--- INPUT FOR THIS TASK ---
### src/design/http_request_header_tokenizer_defines.svh
// Assertion macros used by the HTTP request header tokenizer top level.
`ifndef HTTP_REQUEST_HEADER_TOKENIZER_DEFINES_SVH
`define HTTP_REQUEST_HEADER_TOKENIZER_DEFINES_SVH

// Checked property, disabled while reset is asserted.
`define HRHT_ASSERT(lbl, prop, msg) \
  lbl: assert property (@(posedge clk_i) disable iff (!rst_ni) (prop)) else $error(msg);

// Checked property, evaluated during reset as well.
`define HRHT_ASSERT_ALWAYS(lbl, prop, msg) \
  lbl: assert property (@(posedge clk_i) (prop)) else $error(msg);

`endif

### src/design/hrht_pkg.sv
// Types and constants of the HTTP request header tokenizer.
`timescale 1ns / 1ps
package hrht_pkg;

  localparam logic [7:0] CH_COLON = 8'h3A;
  localparam logic [7:0] CH_CR    = 8'h0D;
  localparam logic [7:0] CH_LF    = 8'h0A;
  localparam logic [7:0] CH_SPACE = 8'h20;

  typedef enum logic [7:0] {
    PH_METHOD   = 8'b0000_0001,
    PH_ENDPOINT = 8'b0000_0010,
    PH_VERSION  = 8'b0000_0100,
    PH_KEY      = 8'b0000_1000,
    PH_SKIP     = 8'b0001_0000,
    PH_VALUE    = 8'b0010_0000,
    PH_ROWDONE  = 8'b0100_0000,
    PH_DISCARD  = 8'b1000_0000
  } phase_e;

  typedef enum logic [2:0] {
    TAG_METHOD   = 3'd0,
    TAG_ENDPOINT = 3'd1,
    TAG_VERSION  = 3'd2,
    TAG_KEY      = 3'd3,
    TAG_VALUE    = 3'd4,
    TAG_DELIM    = 3'd5,
    TAG_DROP     = 3'd6
  } tag_e;

  typedef struct packed {
    phase_e phase;
    logic   row_empty;
    logic   skip_lf;
  } parse_state_t;

endpackage

### src/design/hrht_in_if.sv
// Input channel carrying one request byte per transfer.
`timescale 1ns / 1ps
interface hrht_in_if;
  logic       valid;
  logic       ready;
  logic [7:0] data_byte;
  logic       last_byte;

  modport source (output valid, data_byte, last_byte, input ready);
  modport sink (input valid, data_byte, last_byte, output ready);
endinterface

### src/design/hrht_out_if.sv
// Output channel carrying one tagged byte per transfer.
`timescale 1ns / 1ps
interface hrht_out_if;
  logic       valid;
  logic       ready;
  logic [7:0] byte_out;
  logic [2:0] field_tag;
  logic [4:0] header_index;
  logic       request_end;

  modport source (output valid, byte_out, field_tag, header_index, request_end, input ready);
  modport sink (input valid, byte_out, field_tag, header_index, request_end, output ready);
endinterface

### src/design/http_request_header_tokenizer.sv
// Top level of the HTTP request header tokenizer.
// The block takes a received HTTP request one byte per transfer on req_i and
// returns each byte on tok_o tagged as method, endpoint, version, header key,
// header value, delimiter or dropped, with the header row number for key and
// value bytes. One byte is held back as lookahead, so the result for a byte
// is produced when the following byte is accepted. The byte marked last is
// the terminator: it produces no result of its own, the held byte goes out
// with request_end set, and the parser returns to its reset state so that a
// new request may follow at once.
// A byte is accepted in every cycle while tok_o is empty or being drained,
// so the sustained rate is one byte per cycle. A result appears on tok_o in the
// cycle after the transfer of the byte that follows it; it passes through the
// single result register. When the receiver stalls, the result waits in
// its register and req_i.ready drops until it is taken.
// Reset clears the held byte, the parser state and the result valid flag; no
// clearing pass is needed.
`timescale 1ns / 1ps
`include "http_request_header_tokenizer_defines.svh"
module http_request_header_tokenizer #(
  parameter int ROW_LIMIT    = 32,
  parameter int HEADER_LIMIT = 31
) (
  input logic      clk_i,
  input logic      rst_ni,
  hrht_in_if.sink  req_i,
  hrht_out_if.source tok_o
);

  localparam int CntW = $clog2(ROW_LIMIT + 1);

  localparam hrht_pkg::parse_state_t StateRst = '{
    phase:     hrht_pkg::PH_METHOD,
    row_empty: 1'b1,
    skip_lf:   1'b0
  };

  logic                   accept;
  logic                   out_valid_q, out_valid_d;
  logic [7:0]             held_q, held_d;
  logic                   held_valid_q, held_valid_d;
  hrht_pkg::parse_state_t st_q, st_d, st_nxt;
  logic [CntW-1:0]        cnt_q, cnt_d, cnt_nxt;
  hrht_pkg::tag_e         tag;
  logic [4:0]             hidx;
  logic [7:0]             byte_q;
  logic [2:0]             tag_q;
  logic [4:0]             hidx_q;
  logic                   end_q;

  hrht_classify #(
    .ROW_LIMIT    (ROW_LIMIT),
    .HEADER_LIMIT (HEADER_LIMIT)
  ) u_classify (
    .cur_i  (st_q),
    .cnt_i  (cnt_q),
    .held_i (held_q),
    .data_i (req_i.data_byte),
    .last_i (req_i.last_byte),
    .nxt_o  (st_nxt),
    .cnt_o  (cnt_nxt),
    .tag_o  (tag),
    .hidx_o (hidx)
  );

  assign req_i.ready = !out_valid_q || tok_o.ready;
  assign accept      = req_i.valid && req_i.ready;

  always_comb begin
    out_valid_d  = out_valid_q;
    held_d       = held_q;
    held_valid_d = held_valid_q;
    st_d         = st_q;
    cnt_d        = cnt_q;
    if (accept) begin
      out_valid_d = held_valid_q;
      if (req_i.last_byte) begin
        held_d       = 8'd0;
        held_valid_d = 1'b0;
        st_d         = StateRst;
        cnt_d        = '0;
      end else begin
        held_d       = req_i.data_byte;
        held_valid_d = 1'b1;
        if (held_valid_q) begin
          st_d  = st_nxt;
          cnt_d = cnt_nxt;
        end
      end
    end else if (tok_o.ready) begin
      out_valid_d = 1'b0;
    end
  end

  always_ff @(posedge clk_i or negedge rst_ni) begin
    if (!rst_ni) begin
      out_valid_q  <= 1'b0;
      held_q       <= 8'd0;
      held_valid_q <= 1'b0;
      st_q         <= StateRst;
      cnt_q        <= '0;
    end else begin
      out_valid_q  <= out_valid_d;
      held_q       <= held_d;
      held_valid_q <= held_valid_d;
      st_q         <= st_d;
      cnt_q        <= cnt_d;
    end
  end

  always_ff @(posedge clk_i) begin
    if (accept && held_valid_q) begin
      byte_q <= held_q;
      tag_q  <= tag;
      hidx_q <= hidx;
      end_q  <= req_i.last_byte;
    end
  end

  assign tok_o.valid        = out_valid_q;
  assign tok_o.byte_out     = byte_q;
  assign tok_o.field_tag    = tag_q;
  assign tok_o.header_index = hidx_q;
  assign tok_o.request_end  = end_q;

  `HRHT_ASSERT(a_no_result_without_held, accept && !held_valid_q |=> !out_valid_q, "result without held byte")
  `HRHT_ASSERT(a_last_resets, accept && req_i.last_byte |=> !held_valid_q && st_q.phase == hrht_pkg::PH_METHOD && cnt_q == '0, "terminator did not reset parser")
  `HRHT_ASSERT(a_hidx_only_fields, out_valid_q && tag_q != hrht_pkg::TAG_KEY && tag_q != hrht_pkg::TAG_VALUE |-> hidx_q == 5'd0, "header index on non-header byte")
  `HRHT_ASSERT_ALWAYS(a_skip_lf_held, st_q.skip_lf |-> held_valid_q && held_q == hrht_pkg::CH_LF, "pending line feed not held")

endmodule

### src/design/hrht_classify.sv
// Combinational classifier of the held byte and next parser state.
`timescale 1ns / 1ps
module hrht_classify #(
  parameter int ROW_LIMIT    = 32,
  parameter int HEADER_LIMIT = 31,
  localparam int CntW        = $clog2(ROW_LIMIT + 1)
) (
  input  hrht_pkg::parse_state_t cur_i,
  input  logic [CntW-1:0]        cnt_i,
  input  logic [7:0]             held_i,
  input  logic [7:0]             data_i,
  input  logic                   last_i,
  output hrht_pkg::parse_state_t nxt_o,
  output logic [CntW-1:0]        cnt_o,
  output hrht_pkg::tag_e         tag_o,
  output logic [4:0]             hidx_o
);

  localparam int HidxW = (CntW > 5) ? CntW : 5;

  logic            split;
  logic [CntW-1:0] cnt_inc;
  logic [CntW-1:0] cnt_m1;
  logic            over_limit;
  logic [HidxW-1:0] hidx_ext;

  assign split   = (held_i == hrht_pkg::CH_CR) && !last_i && (data_i == hrht_pkg::CH_LF);
  assign cnt_inc = cnt_i + CntW'(1);
  assign over_limit = (32'(cnt_inc) >= 32'(ROW_LIMIT)) ||
                      (32'(cnt_inc) >= 32'(HEADER_LIMIT) + 32'd1);

  always_comb begin
    nxt_o = cur_i;
    cnt_o = cnt_i;
    tag_o = hrht_pkg::TAG_DROP;
    if (cur_i.skip_lf) begin
      nxt_o.skip_lf = 1'b0;
      tag_o = hrht_pkg::TAG_DELIM;
    end else if (cur_i.phase == hrht_pkg::PH_DISCARD) begin
      tag_o = hrht_pkg::TAG_DROP;
    end else if (split) begin
      nxt_o.skip_lf = 1'b1;
      nxt_o.row_empty = 1'b1;
      tag_o = hrht_pkg::TAG_DELIM;
      if (cur_i.row_empty && (cnt_i != '0)) begin
        nxt_o.phase = hrht_pkg::PH_DISCARD;
      end else begin
        cnt_o = cnt_inc;
        nxt_o.phase = over_limit ? hrht_pkg::PH_DISCARD : hrht_pkg::PH_KEY;
      end
    end else begin
      nxt_o.row_empty = 1'b0;
      case (cur_i.phase)
        hrht_pkg::PH_METHOD: begin
          if (held_i == hrht_pkg::CH_SPACE) begin
            nxt_o.phase = hrht_pkg::PH_ENDPOINT;
            tag_o = hrht_pkg::TAG_DELIM;
          end else begin
            tag_o = hrht_pkg::TAG_METHOD;
          end
        end
        hrht_pkg::PH_ENDPOINT: begin
          if (held_i == hrht_pkg::CH_SPACE) begin
            nxt_o.phase = hrht_pkg::PH_VERSION;
            tag_o = hrht_pkg::TAG_DELIM;
          end else begin
            tag_o = hrht_pkg::TAG_ENDPOINT;
          end
        end
        hrht_pkg::PH_VERSION: begin
          tag_o = hrht_pkg::TAG_VERSION;
        end
        hrht_pkg::PH_KEY: begin
          if (held_i == hrht_pkg::CH_COLON) begin
            nxt_o.phase = hrht_pkg::PH_SKIP;
            tag_o = hrht_pkg::TAG_DELIM;
          end else begin
            tag_o = hrht_pkg::TAG_KEY;
          end
        end
        hrht_pkg::PH_SKIP: begin
          if (held_i == hrht_pkg::CH_SPACE) begin
            tag_o = hrht_pkg::TAG_DELIM;
          end else if (held_i == hrht_pkg::CH_CR || held_i == hrht_pkg::CH_LF) begin
            nxt_o.phase = hrht_pkg::PH_ROWDONE;
            tag_o = hrht_pkg::TAG_DELIM;
          end else begin
            nxt_o.phase = hrht_pkg::PH_VALUE;
            tag_o = hrht_pkg::TAG_VALUE;
          end
        end
        hrht_pkg::PH_VALUE: begin
          if (held_i == hrht_pkg::CH_CR || held_i == hrht_pkg::CH_LF) begin
            nxt_o.phase = hrht_pkg::PH_ROWDONE;
            tag_o = hrht_pkg::TAG_DELIM;
          end else begin
            tag_o = hrht_pkg::TAG_VALUE;
          end
        end
        default: begin
          tag_o = hrht_pkg::TAG_DROP;
        end
      endcase
    end
  end

  // Header rows are numbered from zero; the request line has no number.
  assign cnt_m1   = cnt_o - CntW'(1);
  assign hidx_ext = HidxW'(cnt_m1);

  always_comb begin
    hidx_o = 5'd0;
    if ((tag_o == hrht_pkg::TAG_KEY || tag_o == hrht_pkg::TAG_VALUE) && (cnt_o != '0)) begin
      hidx_o = hidx_ext[4:0];
    end
  end

endmodule

### src/flat_wrapper.sv
// flat-port wrapper written by rule: the top's interface ports become plain ports
module http_request_header_tokenizer_flat 
#(
  parameter int ROW_LIMIT    = 32,
  parameter int HEADER_LIMIT = 31
)
  (clk_i, rst_ni, req_i_valid, req_i_data_byte, req_i_last_byte, req_i_ready, tok_o_valid, tok_o_byte_out, tok_o_field_tag, tok_o_header_index, tok_o_request_end, tok_o_ready);
  hrht_in_if req_i_i ();
  hrht_out_if tok_o_i ();
  input logic clk_i;
  input logic rst_ni;
  input wire logic [$bits(req_i_i.valid)-1:0] req_i_valid;
  input wire logic [$bits(req_i_i.data_byte)-1:0] req_i_data_byte;
  input wire logic [$bits(req_i_i.last_byte)-1:0] req_i_last_byte;
  output wire logic [$bits(req_i_i.ready)-1:0] req_i_ready;
  output wire logic [$bits(tok_o_i.valid)-1:0] tok_o_valid;
  output wire logic [$bits(tok_o_i.byte_out)-1:0] tok_o_byte_out;
  output wire logic [$bits(tok_o_i.field_tag)-1:0] tok_o_field_tag;
  output wire logic [$bits(tok_o_i.header_index)-1:0] tok_o_header_index;
  output wire logic [$bits(tok_o_i.request_end)-1:0] tok_o_request_end;
  input wire logic [$bits(tok_o_i.ready)-1:0] tok_o_ready;
  assign req_i_i.valid = req_i_valid;
  assign req_i_i.data_byte = req_i_data_byte;
  assign req_i_i.last_byte = req_i_last_byte;
  assign req_i_ready = req_i_i.ready;
  assign tok_o_valid = tok_o_i.valid;
  assign tok_o_byte_out = tok_o_i.byte_out;
  assign tok_o_field_tag = tok_o_i.field_tag;
  assign tok_o_header_index = tok_o_i.header_index;
  assign tok_o_request_end = tok_o_i.request_end;
  assign tok_o_i.ready = tok_o_ready;
  http_request_header_tokenizer #(.ROW_LIMIT(ROW_LIMIT), .HEADER_LIMIT(HEADER_LIMIT)) u_core (.clk_i(clk_i), .rst_ni(rst_ni), .req_i(req_i_i), .tok_o(tok_o_i));
endmodule
### config.mk
export PLATFORM = sky130hd
export DESIGN_NAME = http_request_header_tokenizer_flat
export DESIGN_NICKNAME = d
export VERILOG_FILES = /design/src/design/hrht_pkg.sv /design/src/design/hrht_in_if.sv /design/src/design/hrht_out_if.sv /design/src/design/http_request_header_tokenizer.sv /design/src/design/hrht_classify.sv /design/src/flat_wrapper.sv
export VERILOG_INCLUDE_DIRS = /design/src /design/src/design
export SDC_FILE = /design/constraint.sdc
export NUM_CORES = 1
export LEC_CHECK = 0
export ABC_AREA = 1
export BUFFER_PORTS_ARGS = -buffer_cell sky130_fd_sc_hd__buf_4
export CORE_UTILIZATION = 45
export CTS_CLUSTER_SIZE = 14
export DETAILED_ROUTE_END_ITERATION = 10
export SYNTH_ARGS = -nofsm -noshare
export SYNTH_HDL_FRONTEND = slang
export SYNTH_SLANG_ARGS = --single-unit
### constraint.sdc
create_clock -name clk_i -period 2.9 [get_ports clk_i]
set_input_delay 0.145 -clock clk_i [delete_from_list [all_inputs] [get_ports clk_i]]
set_output_delay 0.145 -clock clk_i [all_outputs]
set_load 0.02 [all_outputs]
# Yosys cells after proc, flatten, opt, wreduce, memory -nomap -nowiden
# Index checks and enable logic that the tools add are counted.
# totals
output_inout_bits	19
inputBits	13
regBits	43
wordCells	89
# classes
n_reduce_logical	19
eq_ne	21
addsub	2
n_lt_le_gt_ge	1
muxes	35
# ops
cell	n
$mux 8	8
$pmux 8 s5	1
$mux 6	6
$eq 8x4->1 const B	4
$mux 10	3
$eq 8x6->1 const B	3
$mux 3	7
$ne 4x4->1 const B	5
$mux 9	2
$pmux 3 s6	1
$reduce_bool 6->1	2
$reduce_and 10->1	1
$eq 8x1->1 const B	1
$eq 8x2->1 const B	1
$eq 8x3->1 const B	1
$eq 8x5->1 const B	1
$eq 8x8->1 const B	1
$mux 7	1
$reduce_bool 7->1	1
$add 6x1->6 const B	1
$ge 6x6->1 const B	1
$logic_and 1x1->1	6
$mux 1	6
$sub 5x1->5 const B	1
8 further kinds	13

# Depth between registers and ports, before layout
# logic_depth
ltp_word	11
mapped_depth	16
depth_no_buf	16

# Modules after synthesis
# A second synthesis with hierarchy kept.
# unflattened
hier_cells	404
area_unflattened_um2	2999.1
# modules_own_cells
module	cells_each	instances	area_per_inst_um2	seq_area_each_um2
http_request_header_tokenizer	169	1	1754.2	1163.6
hrht_classify	235	1	1244.9	0.0

# Worst setup path after synthesis
# No wires, ideal clock.
# synth_timing
kind	register -> register
from	reg u_core.st_q[2] (netlist name)
to	reg u_core.hidx_q[4], in the netlist u_core.tok_o.header_index[4] (data pin)
setup_ns	0.253
path_stages_with_launch	17
path_slack_ns	0.826
t_required_ns	2.647
n_path_buf	0
t_arrival_ns	1.821
synth_period_minus_slack_ns	2.074
path_cell_list	dfstp_2 -> inv_1 -> nand2_1 -> nor2_1 -> nand2_2 -> nand2_2 -> nor2_4 -> nand2_1 -> nand2_1 -> nand2_1 -> inv_1 -> ha_1 -> nand3_1 -> nor2_2 -> nand2_1 -> nand2_2 -> nor2_1
# synth_via
elab_chain_len	8
elab_cells_between_ends	19
cone_classes	add/sub: 1; eq/ne: 9; mux: 6; reduce/logical: 3
# synth_rtl
item	line	text
start: declaration	http_request_header_tokenizer.sv:41	hrht_pkg::parse_state_t st_q, st_d, st_nxt;
start signal: assignment	http_request_header_tokenizer.sv:99	st_q <= StateRst;
start signal: assignment	http_request_header_tokenizer.sv:105	st_q <= st_d;
$eq 8x6->1 (tied with other cells)	hrht_classify.sv:53	case (cur_i.phase)
$pmux 3 s6	hrht_classify.sv:53	
$mux 3	hrht_classify.sv:41	end else if (split) begin
$mux 3	hrht_classify.sv:39	end else if (cur_i.phase == hrht_pkg::PH_DISCARD) begin
$mux 3	hrht_classify.sv:36	if (cur_i.skip_lf) begin
$eq 3x2->1 / $eq 3x3->1 (equally long branches)	hrht_classify.sv:113	if ((tag_o == hrht_pkg::TAG_KEY || tag_o == hrht_pkg::TAG_VALUE) && (cnt_o != '0)) begin
$logic_or 1x1->1	hrht_classify.sv:113	
$logic_and 1x1->1	hrht_classify.sv:113	
end signal: assignment	http_request_header_tokenizer.sv:114	hidx_q <= hidx;
end: declaration	http_request_header_tokenizer.sv:47	logic [4:0] hidx_q;
# Parallel ways exist; a longest one is shown, timed or not.
# A chain may end at the register's enable or synchronous reset.

# Worst setup path after layout
# layout_timing
from	reg u_core.held_q[7]
to	reg u_core.hidx_q[4], in the netlist u_core.tok_o.header_index[4] (data pin)
# layout_via
elab_chain_len	11
elab_cells_between_ends	25
cone_classes	add/sub: 1; eq/ne: 6; mux: 12; reduce/logical: 6
# layout_rtl
item	line	text
start: declaration	http_request_header_tokenizer.sv:39	logic [7:0] held_q, held_d;
start signal: assignment	http_request_header_tokenizer.sv:103	held_q <= held_d;
$eq 8x4->1 (on tied branches)	hrht_classify.sv:27, hrht_classify.sv:84, hrht_classify.sv:93	
$logic_or 1x1->1	hrht_classify.sv:84, hrht_classify.sv:93	
$mux 1	hrht_classify.sv:84, hrht_classify.sv:93	
$mux 3	hrht_classify.sv:82	if (held_i == hrht_pkg::CH_SPACE) begin
$pmux 3 s6	hrht_classify.sv:53	
$mux 3	hrht_classify.sv:41	
$mux 3	hrht_classify.sv:39	
$mux 3	hrht_classify.sv:36	
$eq 3x2->1 / $eq 3x3->1 (equally long branches)	hrht_classify.sv:113	
$logic_or 1x1->1	hrht_classify.sv:113	
$logic_and 1x1->1	hrht_classify.sv:113	
# Parallel ways exist; a longest one is shown, timed or not.

==> metrics.cfg <==
[synthesis]
synth_largest_area_cell = dfrtp_1
synth.yosys.seq_area_share_pct = 47.6
synth_edf_count = 17
netlist_area_um2 = 2450
syn_area_per_cell_um2 = 8.15
synth.distinct_cells = 28
synth_nets = 316
synthCells = 300
synthTopCellsByArea = dfrtp_1 25%, edfxtp_1 21%, nand2_1 10%
synth_warnings = 0
ys.flop_type = dfrtp_1
synth_top_area_share_pct = 24.6
synth-seq-cells = 43
async_reset_ff_share_pct = 60.5

[critical_path]
path_delay_family = simple AND/OR/NAND/NOR gates
r2r_slack_ns = 0.49
worstReg2RegStart = u_core.held_q[7]
rr_worst_depth = 13
critPathKind = register to register
required_ns = 2.95
start_kind = register
worstPathMaxFanout = 7
path_buf_inv = 1
reg2reg_to = u_core.tok_o.header_index[4]
path_cells = nor2_2 -> nand4_1 -> nor2_2 -> nand2_1 -> nand2_1 -> nand2_1 -> inv_1 -> ha_1 -> nand3_1 -> nor2_2 -> nand2_1 -> nand2_2 -> nor2_1
crit_arrival_ns = 2.46
crit_slowest_cell = dfrtp_1
slowest_delay_ns = 0.41
critical_path.most_common_cell = nand2_1
worstSetupEndpointType = register

[global_routing]
grt_pass1_wl_mm = 8.82
antenna_found_initial = 0
grt_usage_pct = 20.9
grt_max_degree = 27
grt_pass1_vias = 1975
overflow = 0

[die]
core-area_um2 = 5170
num_io_pins = 32
initial_core_util_pct = 47.3
die_x_um = 75.7
num_rows = 26
design.die.area_um2 = 5730
die_y_um = 75.7

[drt]
first_pass_iters = 4
wl_met3_um = 166
routed_wl_mm = 5.34
via_per_inst = 5.00
wl_met2_mm = 2.52
drt-met1-wl_mm = 2.56
drc = 0
drtIter0Drc = 131
vias = 2050
route.top_layer_used = met4
ant_nets = 0
wire_per_inst_um = 13.0

[run]
maxCapViolCount = 0

[placement]
io_buffers = 31
dp_slack_ns = 0.514
gp_congestion = 0.935
place_area_um2 = 2770
place_hpwl_mm = 4.12

[timing]
fin_crit_sh_pct = 83.1
fmax_mhz = 415
hold_ws_ns = 0.104
slew_headroom_pct = 69.9
setup_ws_ns = 0.491
tns_ns = 0
rsz0062_at_grt = false
finalCriticalPeriod_ns = 2.41
worst_pin_slew_ns = 0.448
final.setup_skew_ns = 0.00644
final_max_slew_viol_count = 0
setup_viol = 0
timing.final.hold_violations = 0

[clock_network]
numCtsBuffers = 5
clk_latency_ns = 0.29
clkTransAtPathRegs_ns = 0.08
cts_buffer_depth = 2
cts_resized = 0
cts_tree = done
h-tree-depth = 2
clockRootBuffer = clkbuf_8
cts_sinks = 43

[hold_path]
whs_path_depth = 3
min_to = u_core.held_q[1]
hold_path_class = input port to register
min_from = req_i_data_byte[1]

[power_and_ir_drop]
power_density_nw_per_um2 = 572
p_leak_nw = 1.42
peakVddDrop_v = 0.000285
finalPower_mw = 1.65

[finish]
n_fill_cell = 485
fin_area_um2 = 2890
final_common_cell = nand2_1
drive_gt1_share_pct = 25.6
nets = 355
syn_to_final_growth_pct = 18.1
antenna_cells = 0
regArea_um2 = 1160
multi_input_area_um2 = 1070
final_cell_mix = 65 x nand2_1, 47 x inv_1, 33 x nor2_1, 33 x buf_4, 24 x dfrtp_1

[run_status]
status = finished clean

[synth_stat cells (2+ instances only)]
cell type	count
nor3_1	6
nand3_2	3
o21ai_0	9
nor2_1	33
nand2_1	65
nand2_2	9
o21ai_2	8
edfxtp_1	17
a21oi_1	3
nand4_1	7
xor2_1	3
o22ai_1	10
nor2_4	3
dfrtp_1	24
ha_1	3
inv_2	5
dfstp_2	2
nand3_1	21
nor2_2	14
inv_1	47
[worst min-delay path: cells and delay by family]
family / cells / cell delay, ns
buffers and inverters: 1 / 0.09
AOI/OAI and AO/OA: 1 / 0.07
and+or+nand+nor: 1 / 0.06
[sequential cells by signal (all words and copies together) (netlist names)]
name,count
u_core.tok_o.request_end,1
u_core.tok_o.header_index,5
u_core.held_q,8
u_core.tok_o.byte_out,8
u_core.st_q,10
u_core.held_valid_q,1
u_core.tok_o.field_tag,3
u_core.tok_o.valid,1
u_core.cnt_q,6
[power by group]
part           leakage, nW  internal (mW)  switching (mW)
clock network       0.0581          0.256           0.205
registers            0.505          0.708          0.0409
logic                0.861          0.158           0.285
total                 1.42           1.12           0.531
[metrics by stage]
| step | std cells | util, % |
|---|---|---|
| 2_1_floorplan | 300 | - |
| 3_3_place_gp | 401 | 53.5 |
| 3_5_place_dp | 401 | 53.5 |
| 4_1_cts | 410 | 55.9 |
| 5_1_grt | 410 | 55.9 |
| 6_report | 410 | 55.9 |
[routing by layer]
layer	vias up	global-route usage (%)
li1	1046	-
met1	948	28.5
met2	47	33.4
met3	9	3.57
met4	0	8.02
met5	-	0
---
- EXERCISE DESCRIPTION
What are the lines, exactly as written above, from the line with "dp_slack_ns = 0.514" to the line with "u_core.tok_o.request_end,1", both included? Output only those.

- OUTPUT
dp_slack_ns = 0.514
gp_congestion = 0.935
place_area_um2 = 2770
place_hpwl_mm = 4.12

[timing]
fin_crit_sh_pct = 83.1
fmax_mhz = 415
hold_ws_ns = 0.104
slew_headroom_pct = 69.9
setup_ws_ns = 0.491
tns_ns = 0
rsz0062_at_grt = false
finalCriticalPeriod_ns = 2.41
worst_pin_slew_ns = 0.448
final.setup_skew_ns = 0.00644
final_max_slew_viol_count = 0
setup_viol = 0
timing.final.hold_violations = 0

[clock_network]
numCtsBuffers = 5
clk_latency_ns = 0.29
clkTransAtPathRegs_ns = 0.08
cts_buffer_depth = 2
cts_resized = 0
cts_tree = done
h-tree-depth = 2
clockRootBuffer = clkbuf_8
cts_sinks = 43

[hold_path]
whs_path_depth = 3
min_to = u_core.held_q[1]
hold_path_class = input port to register
min_from = req_i_data_byte[1]

[power_and_ir_drop]
power_density_nw_per_um2 = 572
p_leak_nw = 1.42
peakVddDrop_v = 0.000285
finalPower_mw = 1.65

[finish]
n_fill_cell = 485
fin_area_um2 = 2890
final_common_cell = nand2_1
drive_gt1_share_pct = 25.6
nets = 355
syn_to_final_growth_pct = 18.1
antenna_cells = 0
regArea_um2 = 1160
multi_input_area_um2 = 1070
final_cell_mix = 65 x nand2_1, 47 x inv_1, 33 x nor2_1, 33 x buf_4, 24 x dfrtp_1

[run_status]
status = finished clean

[synth_stat cells (2+ instances only)]
cell type	count
nor3_1	6
nand3_2	3
o21ai_0	9
nor2_1	33
nand2_1	65
nand2_2	9
o21ai_2	8
edfxtp_1	17
a21oi_1	3
nand4_1	7
xor2_1	3
o22ai_1	10
nor2_4	3
dfrtp_1	24
ha_1	3
inv_2	5
dfstp_2	2
nand3_1	21
nor2_2	14
inv_1	47
[worst min-delay path: cells and delay by family]
family / cells / cell delay, ns
buffers and inverters: 1 / 0.09
AOI/OAI and AO/OA: 1 / 0.07
and+or+nand+nor: 1 / 0.06
[sequential cells by signal (all words and copies together) (netlist names)]
name,count
u_core.tok_o.request_end,1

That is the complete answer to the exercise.